人群流行病学研究资料显示,砷暴露危害男性生殖系统,砷介导的氧化应激被认为是砷致雄性生殖毒性的主要发病机制之一[1]。砷诱导的氧化应激可引起线粒体功能障碍[2]。目前,砷的雄性生殖损伤尚缺乏有效的防治措施。葡萄籽原花青素(grape seed proanthocyanidins,GSPs)是一种天然抗氧化剂,在抗氧化、抗炎、调节线粒体功能等方面具有广泛的药理作用[3]。本研究旨在探讨GSPs对砷致小鼠睾丸损伤的保护作用及其可能机制。
一、材料与方法
1材料
动物SPF级雄性ICR小鼠,4~5周龄,体质量(30±2) g,购自北京维通利华实验动物技术有限公司,动物许可证号:SCXK(京)2021-0006。本实验经山西中医药大学动物伦理委员会批准(伦理批号:2021DW142)。
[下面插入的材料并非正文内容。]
Background: an optimization exercise with open tools, aiming at small area, a short achievable clock period and few clock cycles. Do not read the settings as production practice. Function was checked by simulation only, so behaviour that the tests miss may differ from the original. Power and IR drop assume default switching activity.

==> flow/design.v <==
package atdw_pkg;
    localparam logic [7:0] CH_LF     = 8'h0A;
    localparam logic [7:0] CH_ESC    = 8'h1B;
    localparam logic [7:0] CH_LBRACK = 8'h5B;
    localparam logic [7:0] CH_SEMI   = 8'h3B;
    localparam logic [7:0] CH_ZERO   = 8'h30;
    localparam logic [7:0] CH_NINE   = 8'h39;
    localparam logic [7:0] CH_M      = 8'h6D;
    localparam logic [1:0] PH_IDLE  = 2'd0;
    localparam logic [1:0] PH_ESC   = 2'd1;
    localparam logic [1:0] PH_PARAM = 2'd2;
    function automatic logic [15:0] sat_inc(input logic [15:0] a);
        sat_inc = (&a) ? a : (a + 16'd1);
    endfunction
endpackage
module atdw_step (
    input  logic [7:0] text_byte,
    output logic       is_lf,
    output logic       is_esc,
    output logic       is_lbrack,
    output logic       is_m,
    output logic       is_param
);
    assign is_lf     = (text_byte == atdw_pkg::CH_LF);
    assign is_esc    = (text_byte == atdw_pkg::CH_ESC);
    assign is_lbrack = (text_byte == atdw_pkg::CH_LBRACK);
    assign is_m      = (text_byte == atdw_pkg::CH_M);
    assign is_param  = ((text_byte >= atdw_pkg::CH_ZERO) && (text_byte <= atdw_pkg::CH_NINE)) ||
                       (text_byte == atdw_pkg::CH_SEMI);
endmodule
module ansi_text_display_width_meter (
    input  logic        clk,
    input  logic        rst_n,
    input  logic        in_valid,
    output logic        in_stall,
    input  logic [7:0]  text_byte,
    input  logic        is_last,
    output logic        out_valid,
    input  logic        out_stall,
    output logic [15:0] total_bytes,
    output logic [15:0] total_display,
    output logic [15:0] line_count,
    output logic [15:0] max_line_bytes,
    output logic [15:0] max_line_display
);
    logic        out_valid_reg;
    logic        dirty;          
    logic [1:0]  phase;
    logic        line_empty;     
    logic [15:0] bt;             
    logic [15:0] dt;             
    logic [15:0] dt_save;        
    logic [15:0] lc;             
    logic [15:0] wb;             
    logic [15:0] gb;             
    logic [15:0] wd;             
    logic [15:0] gd;             
    logic [15:0] wd_save;        
    logic [15:0] gd_save;        
    logic in_lf, in_esc, in_lbrack, in_m, in_param;
    logic b_valid, b_last, is_lf, is_esc, is_lbrack, is_m, is_param;
    logic take, clr, close, stay, gb_zero, gd_zero;
    logic inc_bt, inc_dt, inc_lc, inc_wb, dec_gb, inc_wd, dec_gd;
    atdw_step u_cls (
        .text_byte (text_byte),
        .is_lf     (in_lf),
        .is_esc    (in_esc),
        .is_lbrack (in_lbrack),
        .is_m      (in_m),
        .is_param  (in_param)
    );
    assign in_stall = out_valid_reg;
    always_ff @(posedge clk or negedge rst_n)
    begin
        if (!rst_n)
            b_valid <= 1'b0;
        else if (!out_valid_reg)
            b_valid <= in_valid;
    end
    always_ff @(posedge clk)
    begin
        if (!out_valid_reg)
        begin
            b_last    <= is_last;
            is_lf     <= in_lf;
            is_esc    <= in_esc;
            is_lbrack <= in_lbrack;
            is_m      <= in_m;
            is_param  <= in_param;
        end
    end
    assign take = b_valid && !out_valid_reg;
    assign clr  = (out_valid_reg && !out_stall) || dirty;
    always_ff @(posedge clk or negedge rst_n)
    begin
        if (!rst_n)
        begin
            out_valid_reg <= 1'b0;
            dirty         <= 1'b1;
        end
        else
        begin
            out_valid_reg <= (take && b_last) || (out_valid_reg && out_stall);
            dirty         <= 1'b0;
        end
    end
    assign close   = (phase == atdw_pkg::PH_PARAM) && is_m;
    assign stay    = ((phase == atdw_pkg::PH_ESC) && is_lbrack) || ((phase == atdw_pkg::PH_PARAM) && is_param);
    assign gb_zero = (gb == 16'd0);
    assign gd_zero = (gd == 16'd0);
    assign inc_bt = take && !(&bt);
    assign inc_dt = take && !(&dt);
    assign inc_lc = take && !is_lf && line_empty && !(&lc);
    assign inc_wb = take && !is_lf && gb_zero && !(&wb);
    assign dec_gb = take && !is_lf && !gb_zero;
    assign inc_wd = take && !is_lf && gd_zero && !(&wd);
    assign dec_gd = take && !is_lf && !gd_zero;
    always_ff @(posedge clk)
    begin
        if (clr)
        begin
            phase      <= atdw_pkg::PH_IDLE;
            line_empty <= 1'b1;
        end
        else if (take)
        begin
            phase      <= is_esc ? atdw_pkg::PH_ESC : (stay ? atdw_pkg::PH_PARAM : atdw_pkg::PH_IDLE);
            line_empty <= is_lf;
        end
    end
    always_ff @(posedge clk)
    begin
        if (take && is_esc)
        begin
            dt_save <= dt;
            wd_save <= wd;
            gd_save <= gd;
        end
    end
    always_ff @(posedge clk)
    begin
        bt <= clr ? 16'd0 : bt + {15'd0, inc_bt};
        dt <= clr ? 16'd0 : (take && close) ? dt_save : dt + {15'd0, inc_dt};
        lc <= clr ? 16'd0 : lc + {15'd0, inc_lc};
        wb <= clr ? 16'd0 : wb + {15'd0, inc_wb};
        gb <= clr ? 16'd0 : (take && is_lf) ? wb : gb - {15'd0, dec_gb};
        wd <= clr ? 16'd0 : (take && close) ? wd_save : wd + {15'd0, inc_wd};
        gd <= clr ? 16'd0 : (take && close) ? gd_save : (take && is_lf) ? wd : gd - {15'd0, dec_gd};
    end
    assign out_valid        = out_valid_reg;
    assign total_bytes      = bt;
    assign total_display    = dt;
    assign line_count       = lc;
    assign max_line_bytes   = wb;
    assign max_line_display = wd;
endmodule
Settings: LEC_CHECK=0, CAP_MARGIN=20, CORE_MARGIN=2, CORE_UTILIZATION=40, SLEW_MARGIN=20; clock period 9.0 ns.
standard.sh (not shown) runs the stock make flow with config.mk's settings and CLKGATE_MAP_FILE= SYNTH_SCRIPT=/design/flow/synth_recipe.tcl, a recipe that flattens the netlist after the stock synthesis.
==> flow/flow/run.sh <==
#!/bin/bash
# standard layout, with small port buffers and timing repair aimed below the clock period
set -o pipefail
bash standard.sh 'BUFFER_PORTS_ARGS=-buffer_cell sky130_fd_sc_hd__buf_1' 'SETUP_SLACK_MARGIN=6.4' finish > standard.log 2>&1
Testbench counts at the start, summed over its fixed seeds: cycles 154,188.
Rerun with:
==> flow/flow/run.sh (replaced) <==
#!/bin/bash
set -o pipefail
bash standard.sh 'BUFFER_PORTS_ARGS=-buffer_cell sky130_fd_sc_hd__buf_1' 'SETUP_SLACK_MARGIN=6.1' 'CTS_ARGS=-sink_clustering_enable -repair_clock_nets -buf_list sky130_fd_sc_hd__clkbuf_8 -root_buf sky130_fd_sc_hd__clkbuf_16 -sink_clustering_size 30 -dont_use_dummy_load' finish > standard.log 2>&1
Result:
- The new run finished with timing, DRC and antenna clean
- die area does not change
- total power goes down by about 19%
- combinational power goes down by about 15%
- routed wire length goes down by about 13%
- maximum frequency goes down by 3.0%
- setup slack is worse by 0.084 ns
- via count goes down by 7.9%
- sequential cell count stays the same
- area after synthesis does not change
- utilization goes down by 11 points

[separate check: timing with driven ports]
The results above use ideal ports. As a check the final layouts listed here were re-extracted and re-timed, cells and wires unchanged. Step 1 sets driving cells, clkbuf_16 on the clock port and buf_2 on the other inputs (assumed; they add their load-dependent delay and slew). Step 2 adds t to the input delays and takes it off the output delays; t is the mean of the earliest and latest rising clock arrival at the registers after step 1. Input paths then give back, and output paths get back, about the clock's delay inside the block. a / b / c = no drivers / after step 1 / after step 2; a / b = the first two.
run	t (ns)	setup WS [ns]	clock arrival spread, ns
the first run	0.467	6.237 / 6.193 / 6.068	0.012 / 0.012
the second run	0.414	6.153 / 6.104 / 5.889	0.032 / 0.032
After both steps setup and hold are still met in every run listed. For the second run, which loses most, drivers alone change the setup slack by -0.049 ns; drivers and shift together by -0.264 ns.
药品与试剂葡萄籽原花青素,纯度:>95.0%,批号:002-2008055-24,购自天津尖峰天然产物开发有限公司。丙二醛(malondialdehyde,MDA)、超氧化物歧化酶(superoxide dismutase,SOD)、腺苷三磷酸(adenosine triphosphate,ATP)含量测试盒,均购自南京建成生物工程研究所;沉默信息调节因子1(silence information regulator 1,SIRT1)抗体,购自英国Abcam公司;过氧化物酶体增殖物激活受体γ共激活因子1α (peroxisome proliferator-activated receptor gamma coactivator 1a,PGC-1α)抗体,购自上海碧云天公司;核呼吸因子1(nuclear respiratory factor 1,NRF1)抗体,购自美国CST公司;线粒体转录因子A (mitochondrial transcription factor A,TFAM)抗体,购自南京bioworlde公司;引物,均由广州艾基生物技术有限公司合成。
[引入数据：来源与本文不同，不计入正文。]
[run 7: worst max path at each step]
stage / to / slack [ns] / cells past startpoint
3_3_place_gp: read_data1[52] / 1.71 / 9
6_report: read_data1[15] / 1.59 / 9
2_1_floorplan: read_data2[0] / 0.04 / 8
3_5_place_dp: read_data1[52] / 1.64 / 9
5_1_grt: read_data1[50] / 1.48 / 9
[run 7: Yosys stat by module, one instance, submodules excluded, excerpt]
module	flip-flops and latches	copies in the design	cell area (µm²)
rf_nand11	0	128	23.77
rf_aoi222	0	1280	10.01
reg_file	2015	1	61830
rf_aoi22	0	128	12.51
From an optimization exercise on the open Yosys and OpenROAD flow, aimed at small area and a short achievable clock period; shortcuts taken in it are not production practice.
Only simulation tests tie the RTL to the original design; equivalence was not proved.
Power figures rest on the tool's default switching activity, not on a simulated workload.

// ss_bridge_top
module ss_bridge_top #(
	parameter int FIFO_AW = 6
) (
	input  logic        mclk,
	input  logic        ST_ALE,
	input  logic        st_req,
	input  logic        st_we,
	input  logic [7:0]  st_addr,
	input  logic [15:0] st_wdata,
	output logic [15:0] st_rdata,
	output logic        st_rvalid,
	output logic        st_irq,
	input  logic        ss_req,
	input  logic        ss_we,
	input  logic        ss_cs2,
	input  logic [14:1] ss_addr,
	input  logic [15:0] ss_wdata,
	output logic [15:0] ss_rdata,
	output logic        ss_rvalid,
	output logic        ss_irq
);
	localparam int DEPTH = 1 << FIFO_AW;
	logic        st_rd, st_ctrl_we, st_ack, st_fifo_wr, st_fifo_rd, st_rcnt_clr;
	logic        st_cmd_clr, st_data_we, st_resp_we, st_hirq_set, st_hirq_clr;
	logic [31:0] st_sel;
	logic        st_dflt;
	logic        ss_rd, ss_fifo_rd, ss_fifo_wr, ss_hirq_and, ss_mask_we, ss_cr_we;
	logic [1:0]  ss_idx;
	logic        ss_ctrl_we, ss_cmd_we, ss_data_we;
	logic        rs_ctrl, rs_fstat, rs_cmd, rs_data, rs_fifo, rs_hirq, rs_mask;
	logic [3:0]  rs_resp;
	logic        rs_id, rs_ver;
	st_decode st_decode_inst (.*);
	ss_decode ss_decode_inst (.*);
	logic [15:0]      st_ctrl, ss_ctrl, ss_cmd, ss_data, hirq, hirq_mask, rcnt;
	logic [15:0]      st_ctrl_n, hirq_n, hirq_mask_n;
	logic [3:0][15:0] cr, resp;
	logic             flag_cdc, flag_cmd, flag_fifo;
	logic             flag_cdc_n, flag_cmd_n, flag_fifo_n;
	logic             fifo_empty_d;
	logic [15:0]        sr [DEPTH-1];
	logic [15:0]        stage;
	logic               push_q;
	logic [FIFO_AW:0]   m, m_inc, m_dec;
	logic               fifo_empty, fifo_full;
  ...
Settings: LEC_CHECK=0, CAP_MARGIN=20, CORE_MARGIN=2, CORE_UTILIZATION=60, CTS_CLUSTER_DIAMETER=70, CTS_CLUSTER_SIZE=25, SETUP_SLACK_MARGIN=2.05, SLEW_MARGIN=50, SYNTH_HIERARCHICAL=1, SYNTH_MINIMUM_KEEP_SIZE=0, TNS_END_PERCENT=20; clock period 4.5 ns.
standard.sh (not shown) runs the stock make flow with config.mk's settings and CLKGATE_MAP_FILE= SYNTH_SCRIPT=/design/flow/synth_recipe.tcl, a recipe that flattens the netlist after the stock synthesis.
==> flow/flow/run.sh <==
#!/bin/bash
# Standard layout (standard synthesis included) with two changes: the port
# buffers are buf_4 cells, and the resizer may change a cell's footprint.
set -euo pipefail
export BUFFER_PORTS_ARGS="-buffer_cell sky130_fd_sc_hd__buf_4"
bash standard.sh MATCH_CELL_FOOTPRINT=0 finish > standard_flow.log 2>&1
Next try:
--- a/flow/config.mk
+++ b/flow/config.mk
@@ -11,7 +11,8 @@
 export CTS_CLUSTER_DIAMETER = 70
 export CTS_CLUSTER_SIZE = 25
-export SETUP_SLACK_MARGIN = 2.05
+export PLACE_DENSITY = 0.8
+export SETUP_SLACK_MARGIN = 2.2
 export SLEW_MARGIN = 50
 export SYNTH_HIERARCHICAL = 1
 export SYNTH_MINIMUM_KEEP_SIZE = 0
-export TNS_END_PERCENT = 20
+export TNS_END_PERCENT = 40
Result: The changed run passed the timing, DRC and antenna checks; routed wire length came out lower by 3.7%; area after synthesis does not change; global-route usage came out lower by 1.1 points; clock power came out lower by 4.0%.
仪器GelDoc XR+凝胶成像分析系统,美国Bio-Rad公司产品;BX51光学显微镜,日本Olympus产品;AiraMx实时荧光定量PCR系统,上海安捷伦科技有限公司产品;宝特EPOCH酶标仪,济南骏驰生物科技有限公司产品。
2实验方法
2.1模型构建[4]、动物分组与给药方法
32只雄性ICR小鼠适应性饲养1周后按体质量随机分为4组:对照组、模型组、GSPs组和实验组,每组8只。模型组和实验组饮用亚砷酸钠水溶液(10mg·L-1砷);对照组和GSPs组饮用蒸馏水。自实验开始之日起,GSPs组和实验组灌胃给予GSPs(100mg·kg-1),对照组和模型组灌胃给予等体积蒸馏水,每天1次,连续处理8周。实验结束后,禁食12 h取材。
2.2睾丸指数[5]
称取小鼠体质量,取出睾丸称质量,计算睾丸系数。
2.3苏木精-伊红(hematoxylin-eosin,HE)染色制片对睾丸组织学参数测量[6]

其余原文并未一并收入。